6. Zorgvuldige invoering en ondersteuning van de scholen
Gedurende het hele traject van besluitvorming over en invoering van `gratis lesmateriaal' heeft
zorgvuldigheid voortdurend centraal gestaan. Te beginnen met het Plan van Aanpak dat de vorige
Minister van Onderwijs, Cultuur en Wetenschap na goed overleg met alle betrokken actoren in
december 2006 naar de Tweede Kamer stuurde en waarin verschillende aspecten die voor de
uitvoering van belang zijn, staan genoemd. Van meet af aan is daarin voor scholen een bedrag van 45
miljoen, verspreid over drie jaar, gereserveerd om invoeringsmaatregelen te kunnen nemen.

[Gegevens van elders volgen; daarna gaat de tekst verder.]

## src/rtl/rxq_pkg.sv

```systemverilog
`timescale 1ns/1ps
package rxq_pkg;

  // register offsets (byte addresses)
  localparam int OFF_CTRL  = 'h08;
  localparam int OFF_DATA  = 'h14;
  localparam int OFF_BCTL  = 'h18;
  localparam int OFF_LEVEL = 'h1C;

  // bit positions
  localparam int CTRL_IE_BIT   = 6;
  localparam int CTRL_RXEN_BIT = 4;
  localparam int BCTL_TRIG_HI  = 7;
  localparam int BCTL_TRIG_LO  = 6;
  localparam int BCTL_FLUSH    = 1;

  // threshold in bytes for a two-bit code
  function automatic int unsigned trig_level(input logic [1:0] code,
                                             input int unsigned depth);
    int unsigned lvl;
    case (code)
      2'd0:    lvl = 1;
      2'd1:    lvl = 4;
      2'd2:    lvl = 8;
      default: lvl = depth - 2;
    endcase
    return lvl;
  endfunction

  // fill count after one edge
  function automatic int unsigned fill_next(input int unsigned cur,
                                            input logic push,
                                            input logic pop);
    int unsigned n;
    n = cur;
    if (push && !pop) n = cur + 1;
    else if (pop && !push) n = cur - 1;
    return n;
  endfunction

  // ring pointer advance
  function automatic int unsigned ring_next(input int unsigned p,
                                            input int unsigned depth);
    return (p + 1 == depth) ? 0 : p + 1;
  endfunction

  // ready flag after one edge
  function automatic logic flag_next(input logic cur, input int unsigned cnt,
                                     input int unsigned lvl, input logic push,
                                     input logic pop, input logic flush);
    logic f;
    f = cur;
    if (flush) f = 1'b0;
    else if (push && !pop) begin
      if (cnt + 1 >= lvl) f = 1'b1;
    end else if (pop && !push) begin
      if (cnt - 1 < lvl) f = 1'b0;
    end
    return f;
  endfunction

endpackage

```

## src/rtl/rxq_ctl_regs.sv

```systemverilog
`timescale 1ns/1ps
module rxq_ctl_regs
  import rxq_pkg::*;
#(
  parameter int AW = 6,
  parameter int DW = 8
) (
  input  logic          clk,
  input  logic          rst_n,
  input  logic          bus_wr,
  input  logic [AW-1:0] bus_addr,
  input  logic [DW-1:0] bus_wdata,
  output logic          irq_en,
  output logic          rx_en,
  output logic [1:0]    trig_code,
  output logic          flush
);

  logic wr_ctrl, wr_bctl;
  logic unused_wdata;

  assign wr_ctrl = bus_wr && (bus_addr == AW'(OFF_CTRL));
  assign wr_bctl = bus_wr && (bus_addr == AW'(OFF_BCTL));
  assign flush   = wr_bctl && bus_wdata[BCTL_FLUSH];
  assign unused_wdata = ^bus_wdata;

  always_ff @(posedge clk) begin
    if (!rst_n) begin
      irq_en    <= 1'b0;
      rx_en     <= 1'b0;
      trig_code <= 2'd0;
    end else begin
      if (wr_ctrl) begin
        irq_en <= bus_wdata[CTRL_IE_BIT];
        rx_en  <= bus_wdata[CTRL_RXEN_BIT];
      end
      if (wr_bctl) trig_code <= bus_wdata[BCTL_TRIG_HI:BCTL_TRIG_LO];
    end
  end

  AST_CODE_HOLD: assert property (@(posedge clk) disable iff (!rst_n)
    !wr_bctl |=> $stable(trig_code));

endmodule

```

## src/rtl/rxq_store.sv

```systemverilog
`timescale 1ns/1ps
module rxq_store
  import rxq_pkg::*;
#(
  parameter int DEPTH = 16,
  parameter int DW    = 8
) (
  input  logic                       clk,
  input  logic                       rst_n,
  input  logic                       push,
  input  logic                       pop,
  input  logic                       flush,
  input  logic [DW-1:0]              din,
  output logic [DW-1:0]              dout,
  output logic [$clog2(DEPTH+1)-1:0] count
);

  localparam int PW = $clog2(DEPTH);
  localparam int CW = $clog2(DEPTH+1);

  logic [DW-1:0] mem [DEPTH];
  logic [PW-1:0] wr_ptr, rd_ptr;

  always_ff @(posedge clk) begin
    if (push) mem[wr_ptr] <= din;
  end

  always_ff @(posedge clk) begin
    if (!rst_n || flush) begin
      wr_ptr <= '0;
      rd_ptr <= '0;
      count  <= '0;
    end else begin
      if (push) wr_ptr <= PW'(ring_next(32'(wr_ptr), DEPTH));
      if (pop)  rd_ptr <= PW'(ring_next(32'(rd_ptr), DEPTH));
      count <= CW'(fill_next(32'(count), push, pop));
    end
  end

  assign dout = mem[rd_ptr];

  AST_CNT_RANGE: assert property (@(posedge clk) disable iff (!rst_n)
    32'(count) <= DEPTH);
  AST_FULL_HOLD: assert property (@(posedge clk) disable iff (!rst_n)
    (32'(count) == DEPTH && !pop && !flush) |=> 32'(count) == DEPTH);
  AST_FLUSH_EMPTY: assert property (@(posedge clk) disable iff (!rst_n)
    flush |=> count == '0);
  AST_BOTH_STEADY: assert property (@(posedge clk) disable iff (!rst_n)
    (push && pop && !flush) |=> $stable(count));

endmodule

```

## src/rtl/rxq_ready_flag.sv

```systemverilog
`timescale 1ns/1ps
module rxq_ready_flag
  import rxq_pkg::*;
#(
  parameter int DEPTH = 16
) (
  input  logic                       clk,
  input  logic                       rst_n,
  input  logic                       push,
  input  logic                       pop,
  input  logic                       flush,
  input  logic [$clog2(DEPTH+1)-1:0] count,
  input  logic [1:0]                 trig_code,
  output logic                       ready
);

  int unsigned lvl;
  logic        reached_after_push;
  logic        under_after_pop;

  assign lvl = trig_level(trig_code, DEPTH);
  // events brought out for the checks
  assign reached_after_push = push && !pop && !flush && (32'(count) >= lvl - 1);
  assign under_after_pop    = pop && !push && !flush && (32'(count) <= lvl);

  always_ff @(posedge clk) begin
    if (!rst_n) ready <= 1'b0;
    else        ready <= flag_next(ready, 32'(count), lvl, push, pop, flush);
  end

  AST_FLAG_RAISE: assert property (@(posedge clk) disable iff (!rst_n)
    reached_after_push |=> ready);
  AST_FLAG_DROP: assert property (@(posedge clk) disable iff (!rst_n)
    under_after_pop |=> !ready);
  AST_FLAG_FLUSH: assert property (@(posedge clk) disable iff (!rst_n)
    flush |=> !ready);
  AST_FLAG_BOTH: assert property (@(posedge clk) disable iff (!rst_n)
    (push && pop && !flush) |=> $stable(ready));

endmodule

```

## src/rtl/rx_trigger_fifo.sv

```systemverilog
`timescale 1ns/1ps
module rx_trigger_fifo
  import rxq_pkg::*;
#(
  parameter int DEPTH = 16,
  parameter int DW    = 8,
  parameter int AW    = 6
) (
  input  logic                       clk,
  input  logic                       rst_n,
  input  logic                       rx_valid,
  input  logic [DW-1:0]              rx_data,
  input  logic                       bus_wr,
  input  logic                       bus_rd,
  input  logic [AW-1:0]              bus_addr,
  input  logic [DW-1:0]              bus_wdata,
  output logic [DW-1:0]              bus_rdata,
  output logic [$clog2(DEPTH+1)-1:0] fill_level,
  output logic                       rx_ready,
  output logic                       rx_irq
);

  localparam int CW = $clog2(DEPTH+1);

  logic          irq_en, rx_en, flush;
  logic [1:0]    trig_code;
  logic          rd_any, rd_data_req, rd_level_req;
  logic          push_ok, pop_ok;
  logic [DW-1:0] head_byte;
  logic [CW-1:0] count;

  rxq_ctl_regs #(.AW(AW), .DW(DW)) u_regs (
    .clk(clk), .rst_n(rst_n), .bus_wr(bus_wr), .bus_addr(bus_addr),
    .bus_wdata(bus_wdata), .irq_en(irq_en), .rx_en(rx_en),
    .trig_code(trig_code), .flush(flush)
  );

  assign rd_any       = bus_rd && !bus_wr;
  assign rd_data_req  = rd_any && (bus_addr == AW'(OFF_DATA));
  assign rd_level_req = rd_any && (bus_addr == AW'(OFF_LEVEL));
  assign push_ok      = rx_valid && rx_en && (32'(count) < DEPTH) && !flush;
  assign pop_ok       = rd_data_req && (count != '0);

  rxq_store #(.DEPTH(DEPTH), .DW(DW)) u_store (
    .clk(clk), .rst_n(rst_n), .push(push_ok), .pop(pop_ok), .flush(flush),
    .din(rx_data), .dout(head_byte), .count(count)
  );

  rxq_ready_flag #(.DEPTH(DEPTH)) u_flag (
    .clk(clk), .rst_n(rst_n), .push(push_ok), .pop(pop_ok), .flush(flush),
    .count(count), .trig_code(trig_code), .ready(rx_ready)
  );

  always_ff @(posedge clk) begin
    if (!rst_n) begin
      bus_rdata <= '0;
    end else if (rd_any) begin
      if (rd_data_req)       bus_rdata <= (count != '0) ? head_byte : '1;
      else if (rd_level_req) bus_rdata <= DW'(count);
      else                   bus_rdata <= '0;
    end
  end

  assign fill_level = count;
  assign rx_irq     = rx_ready && irq_en;

  AST_EMPTY_READ: assert property (@(posedge clk) disable iff (!rst_n)
    (rd_data_req && count == '0) |=> (bus_rdata == '1 && count == '0));
  AST_LEVEL_READ: assert property (@(posedge clk) disable iff (!rst_n)
    rd_level_req |=> bus_rdata == DW'($past(count)));
  AST_RX_OFF: assert property (@(posedge clk) disable iff (!rst_n)
    (rx_valid && !rx_en && !rd_data_req && !flush) |=> $stable(count));
  AST_IRQ_GATE: assert property (@(posedge clk) disable iff (!rst_n)
    rx_irq |-> rx_ready);

endmodule

```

Om een zorgvuldige en uitvoerbare invoering te garanderen heeft uw Kamer vervolgens in september
2007, met de motie van Geel c.s., expliciet gekozen voor de invoering van gratis lesmateriaal in één
keer.
Eind 2007 bleek dat de scholen in het Voortgezet Onderwijs meer tijd nodig zouden voor een
verantwoorde invoering op schoolniveau vanwege de termijnen die de Europese Aanbesteding met zich
meebrengt. Daarom heb ik bij indiening van het wetsvoorstel de scholen een jaar extra de tijd gegeven
om zich op invoering voor te bereiden.
Met het amendement Kraneveldt, waarbij in een evaluatiebepaling wordt voorzien, is nog een extra
waarborg ingebouwd om de invoering in het veld goed te kunnen volgen. Ik heb aangegeven dit
amendement over te nemen.
In aanvulling hierop heb ik inmiddels besloten een taskforce in te richten om scholen op goede en
proactieve wijze te ondersteunen en waar nodig te faciliteren bij het proces van aanbesteding. Deze
taskforce sluit aan bij initiatieven van derden en zal ervoor zorgdragen dat scholen onder meer
blad 6/6
ondersteuning krijgen bij de ontwikkeling van aanbestedingsdocumenten. Verder zal de taskforce
scholen informeren en ondersteunen middels een helpdesk, good practices verzamelen en verspreiden,
regionale workshops organiseren waarbij samenwerking tussen scholen wordt bevorderd en - waar
nodig - ondersteuning bieden bij de afhandeling van eventuele juridische procedures, enz. enz. De
taskforce zal de voortgang van de invoering nauwlettend monitoren, in principe per schoolbestuur.
Tenslotte heb ik heden bij Nota van Wijziging voor het kabinet de mogelijkheid gecreëerd om, indien dit
door thans onvoorziene omstandigheden onontkoombaar zou zijn, de invoeringsperiode met hooguit
één jaar te verlengen.
Ik ben van oordeel dat met het bovenstaande alle mogelijke waarborgen voor een zorgvuldige en
geslaagde invoering van gratis lesmateriaal zijn geboden.